Torres whirled on his heel and was gone. Yi Poon watched him and his two companions go down the street, then rounded the pillar to find the old peon sunk down in collapse at his disappointment of not getting any pulque, groaning and moaning and making sharp little yelping cries, his body quivering as dying animals quiver in the final throes, his fingers picking at his flesh and garments as if picking off centipedes. Down beside him sat Yi Poon, who began a remarkable performance of his own. Drawing gold coins and silver ones from his pockets he began to count over his money with chink and clink that was mellow and liquid and that to the distraught peon's ear was as the sound of the rippling and riffling of fountains of pulque

"We are wise," Yi Poon told him in grandiloquent Spanish, still clinking the money, while the peon whined and yammered for the few centavos necessary for one drink of pulque. "We are wise, you and I, old man, and we will sit here and tell each other what we know about men and women, and life and love, and anger and sudden death, the rage red in the heart and the steel bitter cold in the back; and if you tell me what pleases me, then shall you drink pulque till your ears run cut with it, and your eyes are drowned in it. You like that pulque, eh? You like one drink now, now, soon, very quick?"

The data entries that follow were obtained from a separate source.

[src/rtl/keyscan_pkg.sv]
// Shared constants, types and helpers for the wb_keyscan keypad controller.
// Optional macro KEYSCAN_RELEASE_EN is consumed by wb_keyscan.
package keyscan_pkg;

  localparam int NUM_ROWS = 4;
  localparam int NUM_COLS = 3;
  localparam int NUM_KEYS = NUM_ROWS * NUM_COLS;
  localparam int KEY_W    = 4;
  localparam int EV_W     = KEY_W + 1;
  localparam int CNT_W    = 4;

  localparam logic [3:0] REG_STATUS = 4'h0;
  localparam logic [3:0] REG_DATA   = 4'h4;
  localparam logic [3:0] REG_CTRL   = 4'h8;

  localparam int VALID_BIT   = 8;
  localparam int RELEASE_BIT = 4;

  typedef enum logic [1:0] {
    IDLE,
    DRIVE,
    SAMPLE,
    PROC
  } scan_state_e;

  function automatic logic [KEY_W-1:0] key_code(
    input logic [1:0] row,
    input logic [1:0] col
  );
    logic [KEY_W-1:0] r4;
    logic [KEY_W-1:0] c4;
    r4 = {2'b00, row};
    c4 = {2'b00, col};
    return r4 * 4'd3 + c4;
  endfunction

endpackage

[src/rtl/keyscan_fifo.sv]
// Synchronous event FIFO; a push while full is accepted only
// when a pop frees a slot in the same cycle.
module keyscan_fifo #(
  parameter int WIDTH = 5,
  parameter int DEPTH = 8
) (
  input  logic                     clk,
  input  logic                     reset,
  input  logic                     push,
  input  logic                     pop,
  input  logic [WIDTH-1:0]         din,
  output logic [WIDTH-1:0]         dout,
  output logic                     full,
  output logic                     empty,
  output logic [$clog2(DEPTH):0]   count
);

  localparam int AW = $clog2(DEPTH);

  logic [WIDTH-1:0] mem_q [DEPTH];
  logic [WIDTH-1:0] mem_d [DEPTH];
  logic [AW-1:0]    wr_q, wr_d;
  logic [AW-1:0]    rd_q, rd_d;
  logic [AW:0]      cnt_q, cnt_d;
  logic             push_ok;
  logic             pop_ok;

  assign full  = (cnt_q == (AW+1)'(DEPTH));
  assign empty = (cnt_q == '0);
  assign count = cnt_q;
  assign dout  = mem_q[rd_q];

  assign pop_ok  = pop & ~empty;
  assign push_ok = push & (~full | pop_ok);

  always_comb begin
    mem_d = mem_q;
    wr_d  = wr_q;
    rd_d  = rd_q;
    cnt_d = cnt_q;
    if (push_ok) begin
      mem_d[wr_q] = din;
      wr_d        = wr_q + 1'b1;
    end
    if (pop_ok) begin
      rd_d = rd_q + 1'b1;
    end
    unique case ({push_ok, pop_ok})
      2'b10:   cnt_d = cnt_q + 1'b1;
      2'b01:   cnt_d = cnt_q - 1'b1;
      default: cnt_d = cnt_q;
    endcase
  end

  always_ff @(posedge clk or negedge reset) begin
    if (!reset) begin
      for (int i = 0; i < DEPTH; i++) begin
        mem_q[i] <= '0;
      end
      wr_q  <= '0;
      rd_q  <= '0;
      cnt_q <= '0;
    end else begin
      mem_q <= mem_d;
      wr_q  <= wr_d;
      rd_q  <= rd_d;
      cnt_q <= cnt_d;
    end
  end

endmodule

[src/rtl/wb_keyscan.sv]
// Wishbone 4x3 keypad scanner with debounce and event FIFO.
// Define KEYSCAN_RELEASE_EN to also queue key-release events.
module wb_keyscan
  import keyscan_pkg::*;
#(
  parameter int clk_freq       = 100000000,
  parameter int scan_hz        = 1000,
  parameter int debounce_scans = 4,
  parameter int fifo_depth     = 8
) (
  input  logic        clk,
  input  logic        reset,
  input  logic [31:0] wb_adr_i,
  input  logic [31:0] wb_dat_i,
  output logic [31:0] wb_dat_o,
  input  logic        wb_stb_i,
  input  logic        wb_cyc_i,
  input  logic        wb_we_i,
  input  logic [3:0]  wb_sel_i,
  output logic        wb_ack_o,
  input  logic [2:0]  col,
  output logic [3:0]  fil,
  output logic        intr
);

  localparam int DWELL_RAW = clk_freq / scan_hz;
  localparam int DWELL = (DWELL_RAW < 4) ? 4 : DWELL_RAW;
  localparam int DW_W  = $clog2(DWELL);
  localparam int FC_W  = $clog2(fifo_depth) + 1;

  logic        ack_q, ack_d;
  logic        we_q, we_d;
  logic [1:0]  adr_q, adr_d;
  logic [1:0]  wdat_q, wdat_d;
  logic [1:0]  ctrl_q, ctrl_d;
  logic        ovf_q, ovf_d;
  logic        intr_q, intr_d;
  logic [2:0]  sync1_q, sync1_d;
  logic [2:0]  sync2_q, sync2_d;

  scan_state_e state_q, state_d;
  logic [1:0]  row_q, row_d;
  logic [1:0]  col_q, col_d;
  logic [DW_W-1:0] dwell_q, dwell_d;
  logic [2:0]  raw_q, raw_d;
  logic [NUM_KEYS-1:0] stable_q, stable_d;
  logic [NUM_KEYS-1:0][CNT_W-1:0] cnt_q, cnt_d;

  logic            scan_en;
  logic [KEY_W-1:0] key;
  logic            hit;
  logic            ev_push;
  logic            ev_rel;
  logic [EV_W-1:0] ev_din;

  logic            f_pop;
  logic [EV_W-1:0] f_dout;
  logic            f_full;
  logic            f_empty;
  logic [FC_W-1:0] f_count;
  logic [4:0]      cnt5;
  logic [3:0]      fill4;

  logic        req;
  logic        wr;
  logic        rd;
  logic        is_sta;
  logic        is_dat;
  logic        is_ctl;
  logic [31:0] rdata;
  logic        unused_ok;

  assign unused_ok = ^{wb_sel_i, wb_adr_i[31:4],
                       wb_adr_i[1:0], wb_dat_i[31:2]};

  assign scan_en = ctrl_q[0];
  assign key     = key_code(row_q, col_q);
  assign hit     = raw_q[col_q];
  assign ev_din  = {ev_rel, key};

  // Row drive drops as soon as scanning is disabled.
  always_comb begin
    fil = 4'b1111;
    if (state_q != IDLE && scan_en) begin
      fil[row_q] = 1'b0;
    end
  end

  always_comb begin
    sync1_d  = col;
    sync2_d  = sync1_q;
    state_d  = state_q;
    row_d    = row_q;
    col_d    = col_q;
    dwell_d  = dwell_q;
    raw_d    = raw_q;
    stable_d = stable_q;
    cnt_d    = cnt_q;
    ev_push  = 1'b0;
    ev_rel   = 1'b0;
    if (!scan_en) begin
      state_d  = IDLE;
      stable_d = '0;
      cnt_d    = '0;
    end else begin
      unique case (state_q)
        IDLE: begin
          state_d = DRIVE;
          row_d   = '0;
          dwell_d = '0;
        end
        DRIVE: begin
          if (dwell_q == DW_W'(DWELL - 2)) begin
            state_d = SAMPLE;
          end else begin
            dwell_d = dwell_q + 1'b1;
          end
        end
        SAMPLE: begin
          raw_d   = ~sync2_q;
          col_d   = '0;
          state_d = PROC;
        end
        PROC: begin
          if (hit != stable_q[key]) begin
            if (cnt_q[key] == CNT_W'(debounce_scans - 1)) begin
              stable_d[key] = hit;
              cnt_d[key]    = '0;
`ifdef KEYSCAN_RELEASE_EN
              ev_push = 1'b1;
              ev_rel  = ~hit;
`else
              ev_push = hit;
`endif
            end else begin
              cnt_d[key] = cnt_q[key] + 1'b1;
            end
          end else begin
            cnt_d[key] = '0;
          end
          if (col_q == 2'd2) begin
            row_d   = row_q + 2'd1;
            dwell_d = '0;
            state_d = DRIVE;
          end else begin
            col_d = col_q + 2'd1;
          end
        end
        default: state_d = IDLE;
      endcase
    end
  end

  keyscan_fifo #(
    .WIDTH (EV_W),
    .DEPTH (fifo_depth)
  ) u_fifo (
    .clk   (clk),
    .reset (reset),
    .push  (ev_push),
    .pop   (f_pop),
    .din   (ev_din),
    .dout  (f_dout),
    .full  (f_full),
    .empty (f_empty),
    .count (f_count)
  );

  assign cnt5  = 5'(f_count);
  assign fill4 = cnt5[4] ? 4'hF : cnt5[3:0];

  // Request fields are latched so side effects need not track stb.
  assign req    = wb_stb_i & wb_cyc_i;
  assign ack_d  = req & ~ack_q;
  assign we_d   = ack_d ? wb_we_i : we_q;
  assign adr_d  = ack_d ? wb_adr_i[3:2] : adr_q;
  assign wdat_d = ack_d ? wb_dat_i[1:0] : wdat_q;

  assign wr     = ack_q & we_q;
  assign rd     = ack_q & ~we_q;
  assign is_sta = (adr_q == REG_STATUS[3:2]);
  assign is_dat = (adr_q == REG_DATA[3:2]);
  assign is_ctl = (adr_q == REG_CTRL[3:2]);
  assign f_pop  = rd & is_dat & ~f_empty;

  always_comb begin
    rdata = '0;
    unique case (1'b1)
      is_sta: rdata = {24'b0, fill4, 2'b00, ovf_q, ~f_empty};
      is_dat: begin
        if (!f_empty) begin
          rdata[VALID_BIT]   = 1'b1;
          rdata[RELEASE_BIT] = f_dout[KEY_W];
          rdata[KEY_W-1:0]   = f_dout[KEY_W-1:0];
        end
      end
      is_ctl: rdata = {30'b0, ctrl_q};
      default: rdata = '0;
    endcase
  end

  always_comb begin
    ctrl_d = ctrl_q;
    ovf_d  = ovf_q;
    if (wr & is_ctl) begin
      ctrl_d = wdat_q;
    end
    if (wr & is_sta & wdat_q[1]) begin
      ovf_d = 1'b0;
    end
    if (ev_push & f_full & ~f_pop) begin
      ovf_d = 1'b1;
    end
    intr_d = ctrl_q[1] & ~f_empty;
  end

  assign wb_ack_o = ack_q;
  assign wb_dat_o = ack_q ? rdata : '0;
  assign intr     = intr_q;

  always_ff @(posedge clk or negedge reset) begin
    if (!reset) begin
      ack_q    <= 1'b0;
      we_q     <= 1'b0;
      adr_q    <= '0;
      wdat_q   <= '0;
      ctrl_q   <= '0;
      ovf_q    <= 1'b0;
      intr_q   <= 1'b0;
      sync1_q  <= 3'b111;
      sync2_q  <= 3'b111;
      state_q  <= IDLE;
      row_q    <= '0;
      col_q    <= '0;
      dwell_q  <= '0;
      raw_q    <= '0;
      stable_q <= '0;
      cnt_q    <= '0;
    end else begin
      ack_q    <= ack_d;
      we_q     <= we_d;
      adr_q    <= adr_d;
      wdat_q   <= wdat_d;
      ctrl_q   <= ctrl_d;
      ovf_q    <= ovf_d;
      intr_q   <= intr_d;
      sync1_q  <= sync1_d;
      sync2_q  <= sync2_d;
      state_q  <= state_d;
      row_q    <= row_d;
      col_q    <= col_d;
      dwell_q  <= dwell_d;
      raw_q    <= raw_d;
      stable_q <= stable_d;
      cnt_q    <= cnt_d;
    end
  end

endmodule

[config.mk]
export PLATFORM = sky130hd
export DESIGN_NAME = wb_keyscan
export DESIGN_NICKNAME = d
export VERILOG_FILES = /design/src/rtl/keyscan_pkg.sv /design/src/rtl/keyscan_fifo.sv /design/src/rtl/wb_keyscan.sv
export SDC_FILE = /design/constraint.sdc
export NUM_CORES = 1
export LEC_CHECK = 0
export BUFFER_PORTS_ARGS = -buffer_cell sky130_fd_sc_hd__buf_2
export CORE_AREA = 4 4 100 197
export DETAILED_ROUTE_END_ITERATION = 6
export DIE_AREA = 0 0 104 201
export GPL_ROUTABILITY_DRIVEN = 0
export HOLD_SLACK_MARGIN = 0.08
export PLACE_DENSITY = 0.75
export SYNTH_ARGS = -nofsm -noshare
export SYNTH_HDL_FRONTEND = slang
export SYNTH_SLANG_ARGS = --single-unit
[constraint.sdc]
create_clock -name clk -period 5.75 [get_ports clk]
set_clock_uncertainty 0.05 [all_clocks]
set_input_delay 1.15 -clock clk [delete_from_list [all_inputs] [get_ports clk]]
set_output_delay 1.15 -clock clk [all_outputs]
set_load 0.02 [all_outputs]
==> flow_summary_export.csv, run 1 <==
group,metric,value,unit
clock_tree,numCtsBuffers,17,
timing,hold_viol_final,0,
synth,synth-seq-area-share,44.9,%
placement,port_buffers,26,
critical_path,reg2reg_slack,0.39,ns
clock_tree,h-tree-depth,4,
synth,synth_cells,789,
floorplan,dieArea,20900,sq um
routing,first_pass_iters,5,
timing,clock.fmax,187,MHz
power_and_ir_drop,powerDensity,296,nW/um^2
timing,final-setup-viol-count,0,
synth,synth_cell_type_count,61,
routing,wl_met3,714,um
clock_tree,cts_hold_buf,0,
placement,place_area,8300,sq um
power_and_ir_drop,cell_internal_pwr,1.83,mW
critical_path,critical_path_arrival,5.61,ns
timing,rsz0062_at_grt,"false",
critical_path,cp_num_buf_inv,3,
routing,ant_nets,0,
critical_path,r2r_start,"row_q[0]",
routing,wl,19700,um
grt,grt_pass1_wl,32500,um
clock_tree,ctsResizeCount,0,
critical_path,crit_top_cell,"ha_1",
critical_path,cpMaxStageDelayCell,"fa_1",
timing,tightest_slew,0.948,ns
final_layout,area_growth,10.6,%
critical_path,cp_slowest_stage_delay,0.62,ns
critical_path,cp_max_fo,9,
power_and_ir_drop,ir_drop,0.199,mV
floorplan,rows,70,
final_layout,fin_util,48.9,%
timing,finalCritPeriodShare,93.2,%
synth,yosys.area.top_type,"dfrtp_1",
clock_tree,cts_tree,"built",
grt,grt_pass1_vias,6361,
timing,timing.slew.headroom,36.8,%
critical_path,critPathTopFamily,"adder cells",
clock_tree,path_clk_slew,0.06,ns
grt,grt_max_degree,106,
synth,yosysTopAreaCellShare,42.9,%
clock_tree,clkLatencyLatePin,0.42,ns
grt,grt.total_usage,19.4,%
timing,fin_tns_setup,0,ns
routing,via_per_inst,6.05,
final_layout,final_nets,893,
placement,dp_slack,0.475,ns
timing,worst_slack,0.390,ns
synth,ys_seq_elements,144,
floorplan,die_h,201,um
clock_tree,cts_buffer_depth,2,
synth,synth_edf_count,0,
critical_path,critPathCaptureType,"register",
clock_tree,cts_root_buffer,"clkbuf_16",
synth,async_reset_ff_share,100,%
power_and_ir_drop,p_leak,3.84,nW
routing,wl_met1,6640,um
floorplan,die_x,104,um
grt,overflow,0,
routing,via_count,6200,
floorplan,start_util,44.2,%
final_layout,antennaDiodeCount,0,
power_and_ir_drop,power.share.clock,42.6,%
timing,fin_crit,5.36,ns
critical_path,startpoint_type,"register",
synth,ys_warn_count,0,
critical_path,timing_worst_setup_path_type,"register to register",
synth,synth_area_leaders,"dfrtp_1, mux4_2, nand2_1",
hold_path,hold_depth,0,
synth,syn_area,8050,sq um
power_and_ir_drop,total_power,2.63,mW
power_and_ir_drop,combPwrFrac,15.7,%
routing,dr_wl_met2,11000,um
routing,drcViolationCount,0,
routing,drt_iter0_drc,468,
hold_path,min-delay-start,"sync1_q[0]",
routing,post_drt_wl_per_cell,19.3,um
run,maxCapViolations,0,
critical_path,cp_cell_sequence,"fa_1, ha_1, inv_1, fa_1, nor2b_1, and2_1, a221oi_2, inv_1, ha_1, inv_1, a21oi_1, o21a_1, and4_1, nand2_1, ha_1, xor2_1, ha_1, a21oi_1, xor2_1, nor2_1, xor2_1",
hold_path,hold_class,"register to register",
final_layout,finalInstanceArea,8900,sq um
critical_path,rr_worst_depth,21,
power_and_ir_drop,swShare,30.6,%
power_and_ir_drop,p_seq_share,41.7,%
routing,top_layer,"met4",
floorplan,io_pins,114,
status,status,"completed",
final_layout,final_layout_size_suffix_gt1_share,17.6,%
grt,antenna_found_initial,0,
clock_tree,cts_sinks,144,
synth,avgSynthCellArea,10.2,sq um
placement,dp_hpwl,14200,um
critical_path,r2r-end,"u_fifo.count[2]",
clock_tree,cts_setup_buffers,0,
critical_path,required,6.00,ns
timing,slew_viol_final,0,
power_and_ir_drop,p_sw,0.806,mW
floorplan,core_area,18200,sq um
synth,synth_ff_type,"dfrtp_1",
hold_path,min_to,"sync2_q[0]",
## metrics by stage
step / hold slack, ns / cells
detailed placement: 0.300 / 992
floorplan: 0.295 / 811
global route: 0.312 / 1024
finish: 0.309 / 1024
global placement: 0.295 / 992
CTS: 0.309 / 1024
## worst max path at each step
stage	slack (ns)	depth (start not counted)	from	end
after detailed placement	0.48	21	row_q[0]	u_fifo.count[2]
after global placement	0.51	21	row_q[0]	u_fifo.count[2]
after CTS	0.44	21	row_q[0]	u_fifo.count[2]
after floorplan	0.71	24	row_q[0]	u_fifo.count[2]
final	0.39	21	row_q[0]	u_fifo.count[2]
after global routing	0.04	21	row_q[0]	u_fifo.count[2]
## worst register-to-register path: cells and delay by family, from the launching register on
| family | cells | cell delay [ns] |
|---|---|---|
| AO/OA/AOI/OAI | 4 | 0.61 |
| XOR/XNOR | 3 | 0.47 |
| adder cells (fa/ha/maj) | 6 | 1.98 |
| buffers and inverters | 3 | 0.20 |
| flip-flops | 1 | 0.47 |
| AND/OR/NAND/NOR | 5 | 1.46 |
## layout by cell type, fill, tap and decap left out, types with 25 or more instances in the layout
cell | synthesis | final
o31ai_1 | 27 | 27
mux2_2 | 25 | 25
inv_1 | 30 | 30
o21ai_0 | 42 | 42
nand2_1 | 97 | 97
and2_1 | 35 | 35
nand3_1 | 27 | 27
buf_2 | 8 | 25
dfrtp_1 | 138 | 137
nor2_1 | 35 | 35
## kinds of logic after synthesis
kind of cell | after synthesis | synth area share, %
and+or+nand+nor | 284 | 18.4
DFF | 144 | 44.9
AOI/OAI and AO/OA | 140 | 12.2
buffers and inverters | 111 | 6.61
muxes | 73 | 12.7
adders and majority gates | 22 | 3.61
xor gates and xnor gates | 14 | 1.52
other | 1 | 0.0466
## synthesized netlist by cell type, types with 3 or more instances
master    instances
dfrtp_1         138
nand2_1          97
clkbuf_1         45
o21ai_0          42
and2_1           35
nor2_1           35
inv_1            30
nand3_1          27
o31ai_1          27
mux2_2           25
buf_4            24
mux2i_1          24
nor4_1           23
ha_1             20
mux4_2           20
a21oi_1          18
xor2_1           10
a311o_1           9
nand4_1           9
o41ai_1           9
or3_1             9
or4_1             9
buf_2             8
nor2b_1           8
o311ai_0          8
nand2b_1          7
dfstp_2           6
and3_1            5
o22ai_1           5
o32ai_1           5
xnor2_1           4
a22oi_1           3
nand3b_1          3
o211ai_1          3
## per-layer routing
metal | GRT usage (%) | vias up
met2 | 36.1 | 241
met3 | 3.32 | 90
met1 | 18.8 | 3044
met5 | 0 | -
li1 | - | 2825
met4 | 14.6 | 0
## power groups by stage
stage | registers, mW | logic [mW] | clock network [mW]
2_1_floorplan | 1.09 | 0.311 | 0
3_3_place_gp | 1.11 | 0.406 | 0
3_5_place_dp | 1.12 | 0.411 | 0
4_1_cts | 1.10 | 0.414 | 1.14
5_1_grt | 1.11 | 0.451 | 1.19
6_report | 1.10 | 0.414 | 1.12
## state kept, by name, indices dropped and copies added (netlist names), 2 cells and up
name,count
adr_q,2
cnt_q,48
col_q,2
ctrl_q,2
dwell_q,17
raw_q,3
row_q,2
stable_q,12
state_q,2
sync1_q,3
sync2_q,3
u_fifo.count,4
u_fifo.mem_q,32
u_fifo.rd_q,3
u_fifo.wr_q,3
wdat_q,2
## layout make-up
type	instances	area [sq um]
repair buffers	46	299
fillers	1652	9320
clock inverters	13	148
well taps	216	270
clock buffers	19	453
inverters	30	113
flip-flops and latches	144	3610
multi-input cells	556	4010
No activity file was read; power rests on OpenSTA's default activity.
==> inputs of run 2 (changes only) <==
==> config.mk (replaced) <==
export PLATFORM = sky130hd
export DESIGN_NAME = wb_keyscan
export DESIGN_NICKNAME = d
export VERILOG_FILES = /design/src/rtl/keyscan_pkg.sv /design/src/rtl/keyscan_fifo.sv /design/src/rtl/wb_keyscan.sv
export SDC_FILE = /design/constraint.sdc
export NUM_CORES = 1
export LEC_CHECK = 0
export CORE_AREA = 4 4 101 199
export DETAILED_ROUTE_END_ITERATION = 6
export DIE_AREA = 0 0 105 203
export DONT_BUFFER_PORTS = 1
export GPL_ROUTABILITY_DRIVEN = 0
export HOLD_SLACK_MARGIN = 0.08
export PLACE_DENSITY = 0.7
export SYNTH_ARGS = -nofsm -noshare
export SYNTH_HDL_FRONTEND = slang
export SYNTH_HIERARCHICAL = 1
export SYNTH_SLANG_ARGS = --single-unit
==> constraint.sdc (replaced) <==
create_clock -name clk -period 6.21 [get_ports clk]
set_clock_uncertainty 0.05 [all_clocks]
set_input_delay 1.242 -clock clk [delete_from_list [all_inputs] [get_ports clk]]
set_output_delay 1.242 -clock clk [all_outputs]
set_load 0.02 [all_outputs]
==> flow_summary_export.csv, run 2 <==
group,metric,value,unit
power_and_ir_drop,swShare,28.9,%
synth,synth_common_cells,"dfrtp_1, nand3_1, o21ai_0",
synth,synth_ff_type,"dfrtp_1",
routing,post_drt_wl_per_cell,18.4,um
synth,async_reset_ff_share,100,%
timing,rsz0062_at_grt,"false",
synth,synth_edf_count,0,
final_layout,antennaDiodeCount,0,
clock_tree,cts_root_buffer,"clkbuf_16",
power_and_ir_drop,ir_drop,0.173,mV
floorplan,io_pins,114,
grt,overflow,0,
routing,first_pass_iters,4,
final_layout,final_cell_mix,"dfrtp_1, nand3_1, o21ai_0",
grt,grt_pass1_wl,29800,um
floorplan,start_util,44.3,%
run,maxCapViolations,0,
routing,via_per_inst,5.76,
floorplan,die_h,203,um
timing,final-setup-viol-count,0,
power_and_ir_drop,powerDensity,276,nW/um^2
timing,fin_tns_setup,0,ns
timing,clock.fmax,177,MHz
routing,drt_iter0_drc,411,
clock_tree,cts_tree,"built",
routing,drcViolationCount,0,
clock_tree,cts_hold_buf,0,
synth,yosys.area.top_type,"dfrtp_1",
synth,ys_warn_count,6,
power_and_ir_drop,power.share.clock,41.7,%
synth,synth_cell_type_count,72,
synth,synth_area_leaders,"dfrtp_1, mux2_2, mux4_2",
status,status,"completed",
placement,place_area,8350,sq um
final_layout,largest_register_ff_count,48,
critical_path,critPathCaptureType,"register",
timing,tightest_slew,1.03,ns
grt,grt_max_degree,153,
floorplan,core_area,18700,sq um
clock_tree,clkLatencyLatePin,0.42,ns
floorplan,rows,71,
final_layout,final_nets,829,
final_layout,nFillCells,1678,
synth,synth-seq-area-share,46.2,%
timing,finalCritPeriodShare,91.0,%
synth,yosysTopAreaCellShare,44.2,%
power_and_ir_drop,p_sw,0.713,mW
clock_tree,cts_setup_buffers,0,
power_and_ir_drop,cell_internal_pwr,1.76,mW
placement,dp_hpwl,12600,um
floorplan,die_x,105,um
synth,avgSynthCellArea,11.3,sq um
clock_tree,cts_sinks,152,
critical_path,required,6.46,ns
final_layout,top_register,"cnt_q",
synth,post-synth-top-count-cell,"dfrtp_1",
synth,ys_seq_elements,152,
power_and_ir_drop,combPwrFrac,15.3,%
placement,port_buffers,0,
grt,grt_pass1_vias,5898,
clock_tree,cts_buffer_depth,2,
floorplan,dieArea,21300,sq um
critical_path,critical_path_arrival,5.90,ns
critical_path,timing_worst_setup_path_type,"register to register",
synth,syn_area,8260,sq um
final_layout,layout_commonest_cell,"dfrtp_1",
hold_path,hold_class,"register to register",
timing,timing.slew.headroom,31.1,%
clock_tree,h-tree-depth,4,
clock_tree,numCtsBuffers,17,
grt,grt.total_usage,17.5,%
timing,hold_viol_final,0,
grt,antenna_found_initial,0,
routing,via_count,5543,
power_and_ir_drop,p_seq_share,42.9,%
final_layout,top_regs,"cnt_q: 48 flops, u_fifo/mem_q: 40 flops, dwell_q: 17 flops",
final_layout,finalInstanceArea,8940,sq um
timing,fin_crit,5.65,ns
routing,wl,17700,um
clock_tree,path_clk_slew,0.06,ns
final_layout,area_growth,8.29,%
critical_path,cp_max_fo,11,
timing,slew_viol_final,0,
final_layout,final_layout_size_suffix_gt1_share,17.5,%
critical_path,startpoint_type,"register",
routing,ant_nets,0,
power_and_ir_drop,p_leak,3.81,nW
synth,synth_cells,730,
## run 2: cell types whose count changed in the layout (fill, tap and decap cells not counted), sizes merged, moves of 9 or more
cell and change:
nand2 -67, inv -9, and2 -21, buf -36
o31ai -22, mux2 +26, or4 -9, nand3 +43
xnor2 +11, o21ai +19, nor4 -22, o311ai +9
## run 2: layer usage
metal  GRT usage [%]  up-vias  routed length [um]
li1                -     2617                   -
met1            17.7     2782                6250
met2            34.1      109               10400
met3            2.55       35                 425
met4            8.87        0                 613
met5               0        -                   0
## run 2: power groups by stage
stage | Clock (mW) | Sequential, mW | Combinational, mW
4_1_cts | 1.05 | 1.06 | 0.376
3_3_place_gp | 0 | 1.08 | 0.369
6_report | 1.03 | 1.06 | 0.378
2_1_floorplan | 0 | 1.07 | 0.308
3_5_place_dp | 0 | 1.08 | 0.374
5_1_grt | 1.10 | 1.06 | 0.415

The night, while the Jefe Politico and Torres organized their expedition under cover of the dark, was destined to be a momentous one in the Solano hacienda. Things began to happen early. Dinner over, drinking their coffee and smoking their cigarettes, the family, of which Henry was accounted one by virtue of his brotherhood to Leoncia, sat on the wide front veranda. Through the moonlight, up the steps, they saw a strange figure approach.

"It is like a ghost," said Alvarado Solano.

"A fat ghost," Martinez, his twin brother, amended.

"A Chink ghost you couldn't poke your finger through," Bicardo laughed.

"The very Chink who saved Leoncia and me from marrying," said Henry Morgan, with recognition.

"The seller of secrets," Leoncia gurgled. "And if he hasn't brought a new secret, I shall be disappointed."

"What do you want, Chinaman?" Alesandro, the eldest of the Solano brothers, demanded sharply.

"Nice new secret, very nice new secret maybe you buy," Yi Poon murmured proudly.